O presidente nacional do PP, Ciro Nogueira, impôs uma condição para autorizar a senadora Tereza Cristina a ocupar a vice na chapa de Flávio Bolsonaro. Ao ser informada sobre o convite, Tereza não encontrou resistência imediata de Ciro, que, no entanto, a desafiou a demonstrar que a composição com o candidato do PL teria apoio suficiente entre os diretórios estaduais do Progressistas.
Essa exigência está relacionada à decisão anterior do PP e do União Brasil de manter uma postura neutra nas eleições presidenciais. Os dirigentes argumentam que é necessário preservar a autonomia das alianças regionais, que variam de acordo com a situação de cada estado. A insistência em manter essa neutralidade foi reforçada por lideranças do partido, que se mostraram contrárias à ideia de romper com essa estratégia.
Tereza Cristina indicou a aliados sua disposição em aceitar o convite para compor a chapa de Flávio, mas deixou claro que não tomaria nenhuma decisão sem a autorização do partido. Internamente, a interpretação é de que sua aceitação foi uma manobra estratégica para evitar o desgaste de uma negativa, embora soubesse que a decisão enfrentaria resistência.
Ciro Nogueira enfrenta também desafios eleitorais em seu estado, o Piauí, onde busca a reeleição para o Senado. Ele tem evitado posicionamentos que possam colocá-lo em confronto com o presidente Luiz Inácio Lula, que goza de grande popularidade na região.

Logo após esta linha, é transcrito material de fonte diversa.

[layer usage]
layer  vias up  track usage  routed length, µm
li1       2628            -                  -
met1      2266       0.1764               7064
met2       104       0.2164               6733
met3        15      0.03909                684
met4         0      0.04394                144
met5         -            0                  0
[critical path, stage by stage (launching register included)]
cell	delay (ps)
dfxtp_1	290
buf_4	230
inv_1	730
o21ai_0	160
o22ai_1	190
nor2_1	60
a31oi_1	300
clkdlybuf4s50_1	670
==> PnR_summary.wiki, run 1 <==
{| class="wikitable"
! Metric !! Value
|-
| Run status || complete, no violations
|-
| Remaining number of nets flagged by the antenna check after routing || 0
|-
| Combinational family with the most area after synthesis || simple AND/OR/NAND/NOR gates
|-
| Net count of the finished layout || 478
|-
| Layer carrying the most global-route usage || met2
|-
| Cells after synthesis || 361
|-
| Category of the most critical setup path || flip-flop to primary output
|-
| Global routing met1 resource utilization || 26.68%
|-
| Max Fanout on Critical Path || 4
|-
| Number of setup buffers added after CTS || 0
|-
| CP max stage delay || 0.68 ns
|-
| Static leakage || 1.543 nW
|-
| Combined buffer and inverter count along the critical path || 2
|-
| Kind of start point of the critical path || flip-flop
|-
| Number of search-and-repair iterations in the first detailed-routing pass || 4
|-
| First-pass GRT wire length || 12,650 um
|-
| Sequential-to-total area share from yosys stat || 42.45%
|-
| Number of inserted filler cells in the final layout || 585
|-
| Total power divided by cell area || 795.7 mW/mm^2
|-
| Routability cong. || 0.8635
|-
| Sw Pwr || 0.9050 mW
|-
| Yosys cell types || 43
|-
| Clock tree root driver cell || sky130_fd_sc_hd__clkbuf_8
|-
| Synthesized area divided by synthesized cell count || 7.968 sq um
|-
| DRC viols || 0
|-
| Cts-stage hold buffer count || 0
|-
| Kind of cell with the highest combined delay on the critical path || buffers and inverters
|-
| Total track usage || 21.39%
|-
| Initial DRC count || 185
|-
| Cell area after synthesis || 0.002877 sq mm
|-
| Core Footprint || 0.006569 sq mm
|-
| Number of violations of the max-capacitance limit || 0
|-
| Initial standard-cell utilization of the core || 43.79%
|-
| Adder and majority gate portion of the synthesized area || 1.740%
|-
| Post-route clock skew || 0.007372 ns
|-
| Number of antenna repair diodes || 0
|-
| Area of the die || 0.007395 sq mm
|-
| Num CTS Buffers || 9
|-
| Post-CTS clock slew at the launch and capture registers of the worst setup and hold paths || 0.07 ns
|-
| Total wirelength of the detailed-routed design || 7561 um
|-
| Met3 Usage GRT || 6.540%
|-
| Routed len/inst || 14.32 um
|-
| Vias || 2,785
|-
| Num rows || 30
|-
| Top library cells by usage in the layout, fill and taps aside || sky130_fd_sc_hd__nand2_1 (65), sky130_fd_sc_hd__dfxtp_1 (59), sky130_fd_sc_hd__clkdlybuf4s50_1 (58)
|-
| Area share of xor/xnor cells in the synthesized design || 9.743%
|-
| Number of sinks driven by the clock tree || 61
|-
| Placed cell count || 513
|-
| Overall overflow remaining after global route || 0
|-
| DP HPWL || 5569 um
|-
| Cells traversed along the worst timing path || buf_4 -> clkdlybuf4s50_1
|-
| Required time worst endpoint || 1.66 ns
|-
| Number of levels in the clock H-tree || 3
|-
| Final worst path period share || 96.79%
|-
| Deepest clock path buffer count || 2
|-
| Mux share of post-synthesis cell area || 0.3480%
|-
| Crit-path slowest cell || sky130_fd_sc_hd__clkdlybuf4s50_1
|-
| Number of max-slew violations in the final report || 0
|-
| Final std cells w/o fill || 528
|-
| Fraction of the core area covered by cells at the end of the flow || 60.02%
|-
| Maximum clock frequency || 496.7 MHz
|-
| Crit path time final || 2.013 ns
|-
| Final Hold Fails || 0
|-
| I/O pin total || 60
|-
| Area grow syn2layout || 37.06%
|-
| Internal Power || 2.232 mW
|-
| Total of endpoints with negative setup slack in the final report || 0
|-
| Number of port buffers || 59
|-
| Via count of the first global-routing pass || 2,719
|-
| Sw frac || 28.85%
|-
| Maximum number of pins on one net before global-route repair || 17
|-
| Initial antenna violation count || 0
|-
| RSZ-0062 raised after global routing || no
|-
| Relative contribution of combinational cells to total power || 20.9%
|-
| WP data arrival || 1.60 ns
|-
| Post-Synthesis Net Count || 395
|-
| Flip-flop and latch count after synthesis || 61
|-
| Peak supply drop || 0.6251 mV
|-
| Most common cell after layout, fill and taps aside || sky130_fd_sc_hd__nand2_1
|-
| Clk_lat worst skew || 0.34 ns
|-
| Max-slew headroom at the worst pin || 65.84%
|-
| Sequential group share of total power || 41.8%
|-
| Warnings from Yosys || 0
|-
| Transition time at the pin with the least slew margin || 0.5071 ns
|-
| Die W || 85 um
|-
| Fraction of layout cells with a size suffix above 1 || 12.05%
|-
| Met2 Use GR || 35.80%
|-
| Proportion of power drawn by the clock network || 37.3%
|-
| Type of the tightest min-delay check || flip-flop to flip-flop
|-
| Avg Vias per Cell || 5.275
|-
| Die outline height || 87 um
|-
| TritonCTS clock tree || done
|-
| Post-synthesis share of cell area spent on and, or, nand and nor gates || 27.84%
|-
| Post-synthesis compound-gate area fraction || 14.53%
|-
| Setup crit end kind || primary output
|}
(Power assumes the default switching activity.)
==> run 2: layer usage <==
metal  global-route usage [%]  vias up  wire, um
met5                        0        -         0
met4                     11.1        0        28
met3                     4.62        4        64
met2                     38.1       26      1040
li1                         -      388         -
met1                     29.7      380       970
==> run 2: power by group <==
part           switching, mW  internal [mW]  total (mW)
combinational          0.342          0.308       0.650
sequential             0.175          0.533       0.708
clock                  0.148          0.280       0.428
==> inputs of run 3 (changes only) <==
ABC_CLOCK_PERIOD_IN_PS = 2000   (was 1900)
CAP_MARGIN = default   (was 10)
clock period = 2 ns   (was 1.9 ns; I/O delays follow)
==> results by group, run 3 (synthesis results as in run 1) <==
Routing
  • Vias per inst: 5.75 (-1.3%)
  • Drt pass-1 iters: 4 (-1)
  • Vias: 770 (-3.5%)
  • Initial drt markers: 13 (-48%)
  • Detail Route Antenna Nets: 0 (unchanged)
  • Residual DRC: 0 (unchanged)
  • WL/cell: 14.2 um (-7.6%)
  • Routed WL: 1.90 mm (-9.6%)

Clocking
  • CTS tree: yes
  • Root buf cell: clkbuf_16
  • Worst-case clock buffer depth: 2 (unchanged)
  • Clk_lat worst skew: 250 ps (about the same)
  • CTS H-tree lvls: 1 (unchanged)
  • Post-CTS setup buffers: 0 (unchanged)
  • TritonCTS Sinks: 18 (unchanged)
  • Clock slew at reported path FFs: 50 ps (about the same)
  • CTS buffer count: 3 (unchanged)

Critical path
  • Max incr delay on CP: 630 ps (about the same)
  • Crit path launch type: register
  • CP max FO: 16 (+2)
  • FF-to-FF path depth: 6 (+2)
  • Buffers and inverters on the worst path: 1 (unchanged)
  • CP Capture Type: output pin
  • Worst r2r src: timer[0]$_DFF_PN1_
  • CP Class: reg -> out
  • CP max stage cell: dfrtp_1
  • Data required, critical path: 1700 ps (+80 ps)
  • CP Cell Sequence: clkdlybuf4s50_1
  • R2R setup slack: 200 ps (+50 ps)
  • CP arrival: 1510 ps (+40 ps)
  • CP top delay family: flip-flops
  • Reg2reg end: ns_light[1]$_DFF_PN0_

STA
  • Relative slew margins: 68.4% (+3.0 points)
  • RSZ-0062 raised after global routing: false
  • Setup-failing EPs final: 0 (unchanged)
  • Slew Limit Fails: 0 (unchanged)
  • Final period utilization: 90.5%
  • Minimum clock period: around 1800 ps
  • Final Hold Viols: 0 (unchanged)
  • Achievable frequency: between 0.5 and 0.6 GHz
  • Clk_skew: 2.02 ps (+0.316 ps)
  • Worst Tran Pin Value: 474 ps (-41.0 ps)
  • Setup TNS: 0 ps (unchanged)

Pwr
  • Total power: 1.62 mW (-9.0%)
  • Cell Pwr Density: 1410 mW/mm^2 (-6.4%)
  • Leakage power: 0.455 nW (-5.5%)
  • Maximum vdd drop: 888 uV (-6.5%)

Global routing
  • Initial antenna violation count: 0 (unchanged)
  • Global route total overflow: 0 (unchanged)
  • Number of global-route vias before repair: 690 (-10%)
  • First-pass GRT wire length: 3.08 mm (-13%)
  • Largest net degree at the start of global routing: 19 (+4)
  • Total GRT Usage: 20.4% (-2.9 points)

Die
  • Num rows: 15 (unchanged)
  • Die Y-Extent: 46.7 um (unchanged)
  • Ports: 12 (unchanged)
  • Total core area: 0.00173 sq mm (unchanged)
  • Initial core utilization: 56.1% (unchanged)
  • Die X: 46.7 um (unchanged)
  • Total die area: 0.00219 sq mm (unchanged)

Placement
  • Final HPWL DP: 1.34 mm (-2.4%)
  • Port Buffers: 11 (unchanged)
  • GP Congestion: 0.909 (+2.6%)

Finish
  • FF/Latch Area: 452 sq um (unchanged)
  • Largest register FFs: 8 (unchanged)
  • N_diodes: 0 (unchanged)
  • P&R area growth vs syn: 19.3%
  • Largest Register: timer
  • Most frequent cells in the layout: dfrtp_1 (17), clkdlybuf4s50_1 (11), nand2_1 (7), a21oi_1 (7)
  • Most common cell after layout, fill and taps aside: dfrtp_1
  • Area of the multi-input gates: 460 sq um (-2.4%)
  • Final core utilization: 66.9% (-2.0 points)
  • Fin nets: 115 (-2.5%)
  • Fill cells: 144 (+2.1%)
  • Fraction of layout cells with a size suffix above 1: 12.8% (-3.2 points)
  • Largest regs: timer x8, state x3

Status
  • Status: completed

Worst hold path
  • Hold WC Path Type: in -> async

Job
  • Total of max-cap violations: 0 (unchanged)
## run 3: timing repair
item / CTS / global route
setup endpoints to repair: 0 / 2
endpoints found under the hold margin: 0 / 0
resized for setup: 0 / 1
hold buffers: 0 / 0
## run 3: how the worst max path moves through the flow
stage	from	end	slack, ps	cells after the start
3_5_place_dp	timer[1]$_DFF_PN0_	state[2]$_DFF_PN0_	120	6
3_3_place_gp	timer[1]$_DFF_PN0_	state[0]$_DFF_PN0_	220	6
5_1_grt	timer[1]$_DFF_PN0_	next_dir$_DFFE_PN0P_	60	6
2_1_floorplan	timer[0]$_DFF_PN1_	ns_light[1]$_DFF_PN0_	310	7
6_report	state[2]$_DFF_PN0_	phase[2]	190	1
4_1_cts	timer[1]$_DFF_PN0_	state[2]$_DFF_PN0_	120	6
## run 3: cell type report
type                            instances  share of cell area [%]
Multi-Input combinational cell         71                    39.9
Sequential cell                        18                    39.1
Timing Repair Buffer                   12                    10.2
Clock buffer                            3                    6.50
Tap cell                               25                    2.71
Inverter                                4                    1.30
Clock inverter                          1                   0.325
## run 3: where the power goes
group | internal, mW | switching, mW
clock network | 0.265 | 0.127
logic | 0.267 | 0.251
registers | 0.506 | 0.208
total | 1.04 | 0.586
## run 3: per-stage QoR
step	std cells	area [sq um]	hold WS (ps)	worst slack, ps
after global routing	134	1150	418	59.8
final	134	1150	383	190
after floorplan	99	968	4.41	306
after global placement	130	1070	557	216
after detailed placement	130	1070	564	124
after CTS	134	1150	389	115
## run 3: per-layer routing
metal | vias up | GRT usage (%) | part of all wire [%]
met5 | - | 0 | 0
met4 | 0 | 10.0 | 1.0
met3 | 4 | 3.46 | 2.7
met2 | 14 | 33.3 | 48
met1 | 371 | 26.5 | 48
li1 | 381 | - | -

Em nota divulgada nesta sexta-feira, o PP informou que, após consultar os diretórios estaduais, decidiu por maioria continuar neutro no processo eleitoral, reafirmando a posição de não convocar uma Convenção Nacional. A nota também destaca que essa decisão foi comunicada e aceita pela senadora Tereza Cristina. Apesar da recusa, o PL ainda considera que a negociação permanece em aberto.